Saturday, April 11, 2015

The One Sided World of the Toxic Person

For a Toxic Person, there is only one side to everything.  His side.

In an argument, he will always be right.  When he makes a mistake, it is someone else's fault. He will never admit to behaving inappropriately to others, but will be quick to point out when someone else has mistreated him.  He will expect others in his life to give freely to him, but he will be stingy, miserly and selfish towards them.

The Toxic Person has very high expectations of everyone else, but is appalled if he is held to the same standards by which he judges others.  He sees himself as a being of high moral character who deserves special treatment just by virtue of who he is; but he expects -others to earn special treatment from him.

When you are in a relationship with a Toxic Person you will feel tired.  You will begin to feel that you do all the work of maintaining the relationship, but get very little back in return for your efforts. The one-sidedness of a relationship with a Toxic Person often results in feelings of resentment on the part of the non-toxic partner.  You may feel that you give and give, and none of your giving is appreciated or acknowledged. You offer support, encouragement, affection and get nothing but complaints and put-downs in return.  How could you not feel resentful?

A Toxic Person lacks empathy.  He doesn't consider your feelings or your needs because he does not possess the ability to step outside of himself an see things from your perspective.  He may never show sincere appreciation for you, but he will expect unlimited praise and recognition when he does something for you.  This is true even when the Toxic Person gives you something you don't want or does something for you that you had hoped to do for yourself.
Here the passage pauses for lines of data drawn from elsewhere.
== run A ==
Design decode, start of the top module:
module decode(
	clk		,
	rst_n		,
	data_in	,
	data_out	
	);
	input clk;
	input rst_n;
	input [1:0] data_in;	 
	output reg data_out;
	wire [1:0] dis_00,dis_01,dis_10,dis_11;
	wire [31:0] add_1,add_2,add_3,add_4,add_5,add_6,add_7,add_8;
	reg [9:0]	path_s0,path_s1,path_s2,path_s3;   
	reg [31:0]	dis_s0,dis_s1,dis_s2,dis_s3;
	reg [19:0]count_clear;
	assign dis_00=data_in[1]+data_in[0];
	assign dis_01=data_in[1]+(data_in[0]^1'b1);
	assign dis_10=(data_in[1]^1'b1)+data_in[0];
	assign dis_11=(data_in[1]^1'b1)+(data_in[0]^1'b1);
	always @(posedge clk or negedge rst_n)
		if (rst_n==1'b0)
			count_clear<=20'b0;
		else if (count_clear>=20'd50000)
			count_clear<=20'b0;
		else
			count_clear<=count_clear+1'b1;
	assign add_1=dis_00+dis_s0;  
	assign add_2=dis_11+dis_s2;
	always @(posedge clk or negedge rst_n)
	begin
		if (rst_n==1'b0) 
			begin
				path_s0=10'b0;
				dis_s0=32'b0;
			end
		else if (count_clear==20'd50000)
			begin
				path_s0=10'b0;
				dis_s0=32'b0;
			end
		else if (add_1<=add_2)
			begin
				path_s0<={path_s0[8:0],1'b0};
				dis_s0<=add_1;
			end
		else 
			begin
				path_s0<={path_s2[8:0],1'b0};
				dis_s0<=add_2;
			end
	end
	assign add_3=dis_11+dis_s0;
	assign add_4=dis_00+dis_s2;
	always @(posedge clk or negedge rst_n)
	begin
		if (rst_n==1'b0) 
			begin
				path_s1=10'b0;
				dis_s1=32'b0;
			end
		else if (count_clear==20'd50000)
			begin
				path_s1=10'b0;
				dis_s1=32'b0;
			end
		else if (add_3<=add_4)
			begin
				path_s1<={path_s0[8:0],1'b1};
				dis_s1<=add_3;
			end
		else 
			begin
				path_s1<={path_s2[8:0],1'b1};
				dis_s1<=add_4;
			end
	end
	assign add_5=dis_01+dis_s1;
	assign add_6=dis_10+dis_s3;
	always @(posedge clk or negedge rst_n)
	begin
		if (rst_n==1'b0)
			begin
				path_s2=10'b0;
				dis_s2=32'b0;
			end
  ...
Size in the first run: roughly 180 flip-flops, about 5 I/O pins, about 0.019 sq mm of cells after synthesis.
make LEC_CHECK=0 CAP_MARGIN=20 CORE_MARGIN=2 CORE_UTILIZATION=65 CTS_CLUSTER_SIZE=50 HOLD_SLACK_MARGIN=0.29 PLACE_DENSITY=0.6 SETUP_SLACK_MARGIN=1.11 SLEW_MARGIN=20 finish   # period 4.33 ns
run.sh (not shown) runs the stock make flow with config.mk's settings and CLKGATE_MAP_FILE=.
Run A: aborted in global routing (tool error)
Input-level comparison between run B and run A:
- CORE_UTILIZATION changed from 65 to 67
- CTS_CLUSTER_SIZE changed from 50 to 37
- CTS_CLUSTER_DIAMETER newly set to 353
- SETUP_SLACK_MARGIN removed (was 1.11)
- HOLD_SLACK_MARGIN removed (was 0.29)
- the clock period (ns, I/O delays scaled along) changed from 4.33 to 4.87
Results
The flow completed for run B, but it is not clean: the layout still shows negative setup slack. Reported for run B and run A, xor/xnor cell area share of the yosys netlist turned out identical to the last digit. Comparing run B with run A, the proportion of synthesized flip-flops having asynchronous set or reset came out essentially unchanged. Per the comparison of run B with run A, die size went down by 2.9%; post-synthesis share of cell area spent on full adders, half adders and majority gates stayed essentially flat; effective utilization at floorplan now larger; number of placed I/O pins did not really move; core box area now smaller. Cell row count down 1.6% in run B wrt run A. Relative to run A, the overall die width of run B is lower by 2.6 microns. Area of placed instances in run B is about 4.3% lower than in run A.
Input-level comparison between run C and run B:
- CORE_UTILIZATION changed from 67 to 68
- CTS_CLUSTER_DIAMETER removed (was 353)
- CTS_CLUSTER_SIZE removed (was 37)
- the clock period (ns, I/O delays scaled along) changed from 4.87 to 8.18
--- outcome ---
Run C completed; timing, DRC and antenna clean. Re worst hold slack: run C and run B aren't equal, and the lower value belongs to run B. Diff run C..run B | number of primary I/O pins | unchanged. Capturing instance or port of the critical path = dis_s3[8]: run B; capturing instance or port of the critical path = dis_s1[24]: run C. Run comparison: run C highest-delay cell along the critical path sky130_fd_sc_hd__nor4_1; run B highest-delay cell along the critical path sky130_fd_sc_hd__or3_4. Looking at effective utilization at floorplan across run C and run B, the one that comes out higher is run C.
### run C -> run D
- an added CTS_CLUSTER_SIZE of 98
- an added CTS_CLUSTER_DIAMETER of 397
- a change of CORE_UTILIZATION from 68 to 59
- a change of the clock period (ns, I/O delays scaled along) from 8.18 to 6.0
==> comparison <==
Run D vs run C: pin count of the biggest net entering global routing down. Highest cell delay on the worst timing path ends up higher on run C. When the final numbers for run C and run D were put side by side, the placed instance count turned out to be smaller in run C.
Modified inputs, run E compared to run D
- changing CORE_UTILIZATION from 59 to 30
- changing CTS_CLUSTER_DIAMETER from 397 to 272
Results
Diff run D -> run E: transition at the pin with the smallest max-transition slack saw a decrease.
Run E | status: complete | timing, DRC, antenna: pass
The maximum clock frequency of run E is higher than that of run D.
Compared with run D, in run E final wirelength now sits lower.
## Diff of input files: run F against run E
- swapping 272 for 339 in CTS_CLUSTER_DIAMETER
- putting CELL_PAD_IN_SITES_GLOBAL_PLACEMENT at 1 where nothing was set
- putting CORE_ASPECT_RATIO at 0.5 where nothing was set
- swapping 30 for 40 in CORE_UTILIZATION
- swapping 0.6 for 0.82 in PLACE_DENSITY
### Flow results
- Run E -> run F: non-clock buffer count increased by more than a quarter
- Delta (run F minus run E): final worst slack went down; global-route usage went up; global-route wire length before repair went up; post-route cell area went up; multi-input gate share of total cell area went down.
- Maximum single-stage delay on the critical path was lower in the run labelled run F.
For a Toxic Person, giving is another means of gaining control and power.  It is important for a Toxic Person to remain "one up" in all his dealings with others.  He cannot stand the feeling of "owing" anyone anything, but conversely, enjoys the power of feeling that others "owe" him.  Watch out for the overly-generous person in any new relationship.  Often the Toxic Person will do favors for you, pay to fix your car, or take care of some other pressing issue in your life as a means of gaining your loyalty or to get the feeling of security that comes with having you "owe" him something.

If you know a Toxic Person who seems to generously give to others, take note of how he reacts when someone does him an extraordinary kindness.  Is he anxious about doing something kind in return as soon as possible in order to level the field?  If you do something kind for him, does he seem irritated by it?  Does he seem to devalue you more and more, the more giving you become?  Toxic people love to take from others, but they are often hesitant to accept what others want to give them.  The Toxic Person has an internal belief system that tells him he must always get the best end of every deal; if another benefits more from an interaction than he does, he will feel cheated.
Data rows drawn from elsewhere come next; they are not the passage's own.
## flow/config.mk

```make
export PLATFORM = sky130hd
export DESIGN_NAME = pic_buffer_v2
export DESIGN_NICKNAME = pic_buffer_v2
export VERILOG_FILES = /design/flow/design.v
export SDC_FILE = /design/flow/constraint.sdc
export NUM_CORES = 4
export LEC_CHECK = 0
export CAP_MARGIN = 20
export CORE_MARGIN = 2
export CORE_UTILIZATION = 66
export CTS_CLUSTER_DIAMETER = 228
export PLACE_DENSITY = 0.6
export SLEW_MARGIN = 20
export SYNTH_MEMORY_MAX_BITS = 16384
```

## flow/constraint.sdc

```tcl
create_clock -name core_clock -period 3.75 [get_ports {clk}]
set_input_delay 0.7500 -clock core_clock [delete_from_list [all_inputs] [get_ports {clk}]]
set_output_delay 0.7500 -clock core_clock [all_outputs]
set_load 0.01 [all_outputs]
```

## flow/design.v

```verilog
`timescale 1ns/1ps
module pic_buffer_v2 #(
    parameter DSIZE = 8,
    parameter IMAGE_WIDTH = 256,
    parameter IMAGE_LENGTH= 256,
    parameter BUFFER_SIZE = IMAGE_WIDTH*2+3
) (
	input               clk, 
    input               rst_n,
    input               frame_start,
    input               shift,
	input  [DSIZE-1:0]  sr_in,
    output rng_flag,
    output              sr_pixel_valid,
    output [DSIZE-1:0]  sr_pixel_0, sr_pixel_1, sr_pixel_2,
    output [DSIZE-1:0]  sr_pixel_3, sr_pixel_4, sr_pixel_5,
    output [DSIZE-1:0]  sr_pixel_6, sr_pixel_7, sr_pixel_8 
);
localparam IMAGE_SIZE           = IMAGE_WIDTH*IMAGE_LENGTH;
localparam ISIZE                = $clog2(IMAGE_SIZE+1);
localparam STARTING_OFFSET      = IMAGE_WIDTH+1;
localparam BUFFER_TOP_OFFSET    = IMAGE_WIDTH+2-1;
localparam BUFFER_BOT_OFFSET    = IMAGE_SIZE-IMAGE_WIDTH-1;
localparam WSIZE                = $clog2(IMAGE_WIDTH+1);
localparam CSIZE                = $clog2(STARTING_OFFSET);
localparam TOP_LIMIT = 2*IMAGE_WIDTH-1;
localparam BOT_LIMIT = IMAGE_SIZE-IMAGE_WIDTH-1;
reg [DSIZE-1:0] sr [BUFFER_SIZE-1:0];
reg 			sr_valid;
reg [ISIZE-1:0] image_counter;
reg [WSIZE-1:0] column_counter;
reg [CSIZE-1:0] offset_counter;
wire bottom_shift;
wire init_tag,t_tag,rm_tag,b_tag,r_tag,cm_tag,l_tag;
reg activate_rng;
assign rng_flag = activate_rng;
always @(posedge clk, negedge rst_n) begin
    if (!rst_n) begin
        activate_rng    <= 1'b0;
    end else begin
        if (offset_counter == IMAGE_WIDTH || offset_counter == IMAGE_WIDTH + 1) begin
            activate_rng <= 1'b1;
        end else if (!shift) begin
            activate_rng <= 1'b0;
        end
    end
end
always @(posedge clk, negedge rst_n) begin
    if (!rst_n) begin
        image_counter   <=  'd0;
        column_counter  <=  'd0;
        offset_counter <='d0;
        sr_valid        <= 1'b0;
    end else if (frame_start) begin
        image_counter       <=  'd0;
        offset_counter      <=  'd0;
        column_counter      <=  'd0;
        sr_valid            <= 1'b0;
    end else if ((shift) && (offset_counter <  STARTING_OFFSET)) begin
        sr_valid            <= 1'b0;
        image_counter       <=  'd0;
        column_counter      <=  'd0;
        if (offset_counter == STARTING_OFFSET-1) begin
            offset_counter  <= STARTING_OFFSET;
        end else begin
            offset_counter  <= offset_counter + 'd1;
        end
    end else if (((shift || bottom_shift) && init_tag) && (image_counter != IMAGE_SIZE)) begin
        sr_valid <= 1'b1;
        image_counter <= image_counter + 1;
        if ( column_counter == IMAGE_WIDTH) begin
            column_counter <= 'd1;
        end else begin
            column_counter <= column_counter+ 1;
        end
    end else if ((image_counter == IMAGE_SIZE)) begin
        sr_valid <= 1'b0;
        image_counter <=  'd0;
    end
end
integer n;
always @ (posedge clk)begin
    for (n = BUFFER_SIZE-1; n>0; n = n-1) begin
        sr[n] <= sr[n-1];
    end
    if (shift == 1'b1) begin
        sr[0] <= sr_in;
    end else begin
        sr[0] <= 'd0;
    end
end
assign sr_pixel_valid = sr_valid;
assign bottom_shift = sr_valid && image_counter >= IMAGE_SIZE - IMAGE_WIDTH - 1 && image_counter  <= IMAGE_SIZE;
assign init_tag = offset_counter == STARTING_OFFSET;
assign l_tag    = sr_valid && column_counter == 'd1;
assign r_tag    = sr_valid && column_counter == IMAGE_WIDTH;
assign t_tag    = sr_valid && image_counter  <= 0+IMAGE_WIDTH;
assign b_tag    = sr_valid && image_counter  >= IMAGE_SIZE - IMAGE_WIDTH + 1 && image_counter  <= IMAGE_SIZE;
assign cm_tag   = sr_valid && !(r_tag || l_tag);
assign rm_tag   = sr_valid && !(t_tag || b_tag);
assign sr_pixel_0 = 
(t_tag)?(   
        (r_tag)?    (sr[IMAGE_WIDTH * 1 + 2]):
        (cm_tag)?   (sr[IMAGE_WIDTH * 1 + 2]):
                    (sr[IMAGE_WIDTH * 1 + 1]) 
):(
(rm_tag)?(
        (r_tag)?    (sr[IMAGE_WIDTH * 2 + 2]):
        (cm_tag)?   (sr[IMAGE_WIDTH * 2 + 2]):
                    (sr[IMAGE_WIDTH * 2 + 1]) 
):(
(b_tag)?(
        (r_tag)?    (sr[IMAGE_WIDTH * 2 + 2]):
        (cm_tag)?   (sr[IMAGE_WIDTH * 2 + 2]):
                    (sr[IMAGE_WIDTH * 2 + 1]) 
):('d0)
));
assign sr_pixel_1 = 
(t_tag)?(   
        (r_tag)?    (sr[IMAGE_WIDTH * 1 + 1]):
        (cm_tag)?   (sr[IMAGE_WIDTH * 1 + 1]):
                    (sr[IMAGE_WIDTH * 1 + 1]) 
):(
(rm_tag)?(
        (r_tag)?    (sr[IMAGE_WIDTH * 2 + 1]):
        (cm_tag)?   (sr[IMAGE_WIDTH * 2 + 1]):
                    (sr[IMAGE_WIDTH * 2 + 1]) 
):(
(b_tag)?(
        (r_tag)?    (sr[IMAGE_WIDTH * 2 + 1]):
        (cm_tag)?   (sr[IMAGE_WIDTH * 2 + 1]):
                    (sr[IMAGE_WIDTH * 2 + 1]) 
):('d0)
));
assign sr_pixel_2 = 
(t_tag)?(   
        (r_tag)?    (sr[IMAGE_WIDTH * 1 + 1]):
        (cm_tag)?   (sr[IMAGE_WIDTH * 1 + 0]):
                    (sr[IMAGE_WIDTH * 1 + 0]) 
):(
(rm_tag)?(
        (r_tag)?    (sr[IMAGE_WIDTH * 2 + 1]):
        (cm_tag)?   (sr[IMAGE_WIDTH * 2 + 0]):
                    (sr[IMAGE_WIDTH * 2 + 0]) 
):(
(b_tag)?(
        (r_tag)?    (sr[IMAGE_WIDTH * 2 + 1]):
        (cm_tag)?   (sr[IMAGE_WIDTH * 2 + 0]):
                    (sr[IMAGE_WIDTH * 2 + 0]) 
):('d0)
));
assign sr_pixel_3 = 
(t_tag)?(   
        (r_tag)?    (sr[IMAGE_WIDTH * 1 + 2]):
        (cm_tag)?   (sr[IMAGE_WIDTH * 1 + 2]):
                    (sr[IMAGE_WIDTH * 1 + 1]) 
):(
(rm_tag)?(
        (r_tag)?    (sr[IMAGE_WIDTH * 1 + 2]):
        (cm_tag)?   (sr[IMAGE_WIDTH * 1 + 2]):
                    (sr[IMAGE_WIDTH * 1 + 1]) 
):(
(b_tag)?(
        (r_tag)?    (sr[IMAGE_WIDTH * 1 + 2]):
        (cm_tag)?   (sr[IMAGE_WIDTH * 1 + 2]):
                    (sr[IMAGE_WIDTH * 1 + 1]) 
):('d0)
));
assign sr_pixel_4 = sr[IMAGE_WIDTH * 1 + 1]; 
assign sr_pixel_5 = 
(t_tag)?(   
        (r_tag)?    (sr[IMAGE_WIDTH * 1 + 1]):
        (cm_tag)?   (sr[IMAGE_WIDTH * 1 + 0]):
                    (sr[IMAGE_WIDTH * 1 + 0]) 
):(
(rm_tag)?(
        (r_tag)?    (sr[IMAGE_WIDTH * 1 + 1]):
        (cm_tag)?   (sr[IMAGE_WIDTH * 1 + 0]):
                    (sr[IMAGE_WIDTH * 1 + 0]) 
):(
(b_tag)?(
        (r_tag)?    (sr[IMAGE_WIDTH * 1 + 1]):
        (cm_tag)?   (sr[IMAGE_WIDTH * 1 + 0]):
                    (sr[IMAGE_WIDTH * 1 + 0]) 
):('d0)
));
assign sr_pixel_6 = 
(t_tag)?(   
        (r_tag)?    (sr[IMAGE_WIDTH * 0 + 2]):
        (cm_tag)?   (sr[IMAGE_WIDTH * 0 + 2]):
                    (sr[IMAGE_WIDTH * 0 + 1]) 
):(
(rm_tag)?(
        (r_tag)?    (sr[IMAGE_WIDTH * 0 + 2]):
        (cm_tag)?   (sr[IMAGE_WIDTH * 0 + 2]):
                    (sr[IMAGE_WIDTH * 0 + 1]) 
):(
(b_tag)?(
        (r_tag)?    (sr[IMAGE_WIDTH * 1 + 2]):
        (cm_tag)?   (sr[IMAGE_WIDTH * 1 + 2]):
                    (sr[IMAGE_WIDTH * 1 + 1]) 
):('d0)
));
assign sr_pixel_7 = 
(t_tag)?(   
        (r_tag)?    (sr[IMAGE_WIDTH * 0 + 1]):
        (cm_tag)?   (sr[IMAGE_WIDTH * 0 + 1]):
                    (sr[IMAGE_WIDTH * 0 + 1]) 
):(
(rm_tag)?(
        (r_tag)?    (sr[IMAGE_WIDTH * 0 + 1]):
        (cm_tag)?   (sr[IMAGE_WIDTH * 0 + 1]):
                    (sr[IMAGE_WIDTH * 0 + 1]) 
):(
(b_tag)?(
        (r_tag)?    (sr[IMAGE_WIDTH * 1 + 1]):
        (cm_tag)?   (sr[IMAGE_WIDTH * 1 + 1]):
                    (sr[IMAGE_WIDTH * 1 + 1]) 
):('d0)
));
assign sr_pixel_8 = 
(t_tag)?(   
        (r_tag)?    (sr[IMAGE_WIDTH * 0 + 1]):
        (cm_tag)?   (sr[IMAGE_WIDTH * 0 + 0]):
                    (sr[IMAGE_WIDTH * 0 + 0]) 
):(
(rm_tag)?(
        (r_tag)?    (sr[IMAGE_WIDTH * 0 + 1]):
        (cm_tag)?   (sr[IMAGE_WIDTH * 0 + 0]):
                    (sr[IMAGE_WIDTH * 0 + 0]) 
):(
(b_tag)?(
        (r_tag)?    (sr[IMAGE_WIDTH * 1 + 1]):
        (cm_tag)?   (sr[IMAGE_WIDTH * 1 + 0]):
                    (sr[IMAGE_WIDTH * 1 + 0]) 
):('d0)
 ));
endmodule
```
In a relationship with a Toxic Person everything feels like a competition.  His time is worth more than yours, so for every minute he gives you, you will be expected to give him triple.  Toxic relationships result in a viscous cycle of frustration and resentment.  He will expect you to give, give, give and will only give back when he deems you worthy of his time and attention.  Then when he does finally give a little, he will expect you to praise him endlessly.  He will pout if you are not completely open and giving of yourself to him, but each time you go out of your way to please him, he will devalue you more.

The Toxic Person will have endless rules for you to follow, but those rules will not apply to him.  The rules often change without notice, leaving you guilty of having broken one and in the position of apologizing for your offense.  You will feel confused much of the time when you are in a relationship with a toxic person.  The lop-sided rule system along with the ever-changing boundaries concerning those rules will eventually wear down your defenses and leave you at the mercy and whim of the Toxic Person.

Keeping his one-sided view of the world intact is so important to the Toxic Person that he will engage in denial, cognitive distortions, and projection in order to keep his perspective in place.

The Toxic Person will invalidate your experiences, both emotional and physical in order to preserve his own belief system.  He will re-write history, remembering things that didn't happen, or using selective memory to deny things he might have said or done, he will accuse you of engaging in the very behaviors that he employs against you. This is all designed to keep you and the relationship off-balance so that he maintains a position of power and control over you.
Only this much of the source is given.